Instructions for the task: Whenever the word "flip" appears in a line of the data below, copy that line.

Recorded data
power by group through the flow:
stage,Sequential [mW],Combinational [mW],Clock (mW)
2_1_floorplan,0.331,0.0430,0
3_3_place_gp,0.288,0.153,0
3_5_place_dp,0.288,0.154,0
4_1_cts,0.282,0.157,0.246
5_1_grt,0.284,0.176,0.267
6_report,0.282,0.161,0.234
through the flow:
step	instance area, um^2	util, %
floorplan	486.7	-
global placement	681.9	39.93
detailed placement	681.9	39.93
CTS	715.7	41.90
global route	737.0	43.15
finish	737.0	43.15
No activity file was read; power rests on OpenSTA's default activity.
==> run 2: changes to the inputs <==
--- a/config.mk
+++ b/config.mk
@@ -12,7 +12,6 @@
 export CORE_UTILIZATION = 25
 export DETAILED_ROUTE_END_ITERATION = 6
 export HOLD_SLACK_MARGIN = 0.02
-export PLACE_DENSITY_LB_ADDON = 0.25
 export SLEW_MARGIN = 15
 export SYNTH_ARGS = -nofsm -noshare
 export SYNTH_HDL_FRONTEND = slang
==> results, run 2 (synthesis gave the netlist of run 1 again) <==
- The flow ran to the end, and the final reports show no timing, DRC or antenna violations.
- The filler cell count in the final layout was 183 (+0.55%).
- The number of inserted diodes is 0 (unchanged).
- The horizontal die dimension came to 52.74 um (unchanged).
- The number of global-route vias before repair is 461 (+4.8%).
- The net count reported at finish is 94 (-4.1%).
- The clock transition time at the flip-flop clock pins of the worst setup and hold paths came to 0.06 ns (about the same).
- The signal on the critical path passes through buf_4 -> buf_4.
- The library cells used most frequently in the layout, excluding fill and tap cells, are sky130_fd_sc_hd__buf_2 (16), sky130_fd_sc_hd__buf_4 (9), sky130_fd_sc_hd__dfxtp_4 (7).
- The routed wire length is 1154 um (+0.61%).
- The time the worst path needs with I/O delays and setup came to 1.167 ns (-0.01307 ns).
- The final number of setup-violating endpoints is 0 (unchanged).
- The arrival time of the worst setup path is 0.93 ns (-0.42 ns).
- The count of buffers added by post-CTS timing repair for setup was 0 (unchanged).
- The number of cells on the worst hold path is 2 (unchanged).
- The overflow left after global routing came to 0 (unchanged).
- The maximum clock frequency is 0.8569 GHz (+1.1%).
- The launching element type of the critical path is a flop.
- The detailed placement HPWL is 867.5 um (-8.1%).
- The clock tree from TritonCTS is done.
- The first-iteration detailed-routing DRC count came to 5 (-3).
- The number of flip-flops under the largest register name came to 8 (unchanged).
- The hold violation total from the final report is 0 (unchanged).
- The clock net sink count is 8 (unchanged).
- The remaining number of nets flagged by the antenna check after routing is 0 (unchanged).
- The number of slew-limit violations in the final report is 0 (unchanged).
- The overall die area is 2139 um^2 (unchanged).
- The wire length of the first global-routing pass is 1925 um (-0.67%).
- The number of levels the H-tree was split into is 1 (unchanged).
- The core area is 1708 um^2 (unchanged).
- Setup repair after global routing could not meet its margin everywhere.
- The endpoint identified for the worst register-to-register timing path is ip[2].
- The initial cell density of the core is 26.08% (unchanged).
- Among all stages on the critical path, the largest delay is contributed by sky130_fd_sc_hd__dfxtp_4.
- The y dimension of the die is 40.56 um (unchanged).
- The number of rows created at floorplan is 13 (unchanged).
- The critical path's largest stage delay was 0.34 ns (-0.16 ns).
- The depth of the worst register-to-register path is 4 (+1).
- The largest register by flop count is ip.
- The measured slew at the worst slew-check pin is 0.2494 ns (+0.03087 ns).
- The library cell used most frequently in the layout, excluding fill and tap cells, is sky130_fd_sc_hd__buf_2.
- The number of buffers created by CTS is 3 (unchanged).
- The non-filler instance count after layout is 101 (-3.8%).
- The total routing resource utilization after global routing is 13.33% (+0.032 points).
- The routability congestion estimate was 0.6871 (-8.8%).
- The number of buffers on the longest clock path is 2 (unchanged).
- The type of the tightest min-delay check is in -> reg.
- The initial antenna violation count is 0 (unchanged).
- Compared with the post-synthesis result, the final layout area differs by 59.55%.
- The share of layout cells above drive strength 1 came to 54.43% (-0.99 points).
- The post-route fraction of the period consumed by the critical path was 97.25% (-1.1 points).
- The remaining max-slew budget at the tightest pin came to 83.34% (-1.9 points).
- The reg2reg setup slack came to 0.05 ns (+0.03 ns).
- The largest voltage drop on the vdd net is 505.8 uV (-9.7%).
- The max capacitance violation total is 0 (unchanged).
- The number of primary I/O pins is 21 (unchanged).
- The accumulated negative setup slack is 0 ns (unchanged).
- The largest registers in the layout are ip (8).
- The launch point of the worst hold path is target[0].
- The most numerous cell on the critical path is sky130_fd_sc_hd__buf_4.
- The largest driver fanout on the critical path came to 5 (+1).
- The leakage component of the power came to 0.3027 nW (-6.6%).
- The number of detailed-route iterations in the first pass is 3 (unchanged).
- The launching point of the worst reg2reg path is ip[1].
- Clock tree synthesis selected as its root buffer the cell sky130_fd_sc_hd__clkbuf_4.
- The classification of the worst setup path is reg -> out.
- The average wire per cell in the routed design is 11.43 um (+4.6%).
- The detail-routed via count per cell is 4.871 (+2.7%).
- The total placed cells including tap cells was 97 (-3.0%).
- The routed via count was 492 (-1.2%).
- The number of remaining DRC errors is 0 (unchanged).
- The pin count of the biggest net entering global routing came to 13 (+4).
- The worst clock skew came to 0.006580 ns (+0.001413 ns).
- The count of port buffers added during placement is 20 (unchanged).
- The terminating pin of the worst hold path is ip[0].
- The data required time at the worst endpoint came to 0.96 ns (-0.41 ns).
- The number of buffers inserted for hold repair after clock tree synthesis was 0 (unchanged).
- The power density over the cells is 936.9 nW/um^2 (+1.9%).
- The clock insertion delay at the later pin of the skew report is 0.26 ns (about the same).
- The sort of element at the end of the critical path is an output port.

Response box:
- The clock transition time at the flip-flop clock pins of the worst setup and hold paths came to 0.06 ns (about the same).
- The number of flip-flops under the largest register name came to 8 (unchanged).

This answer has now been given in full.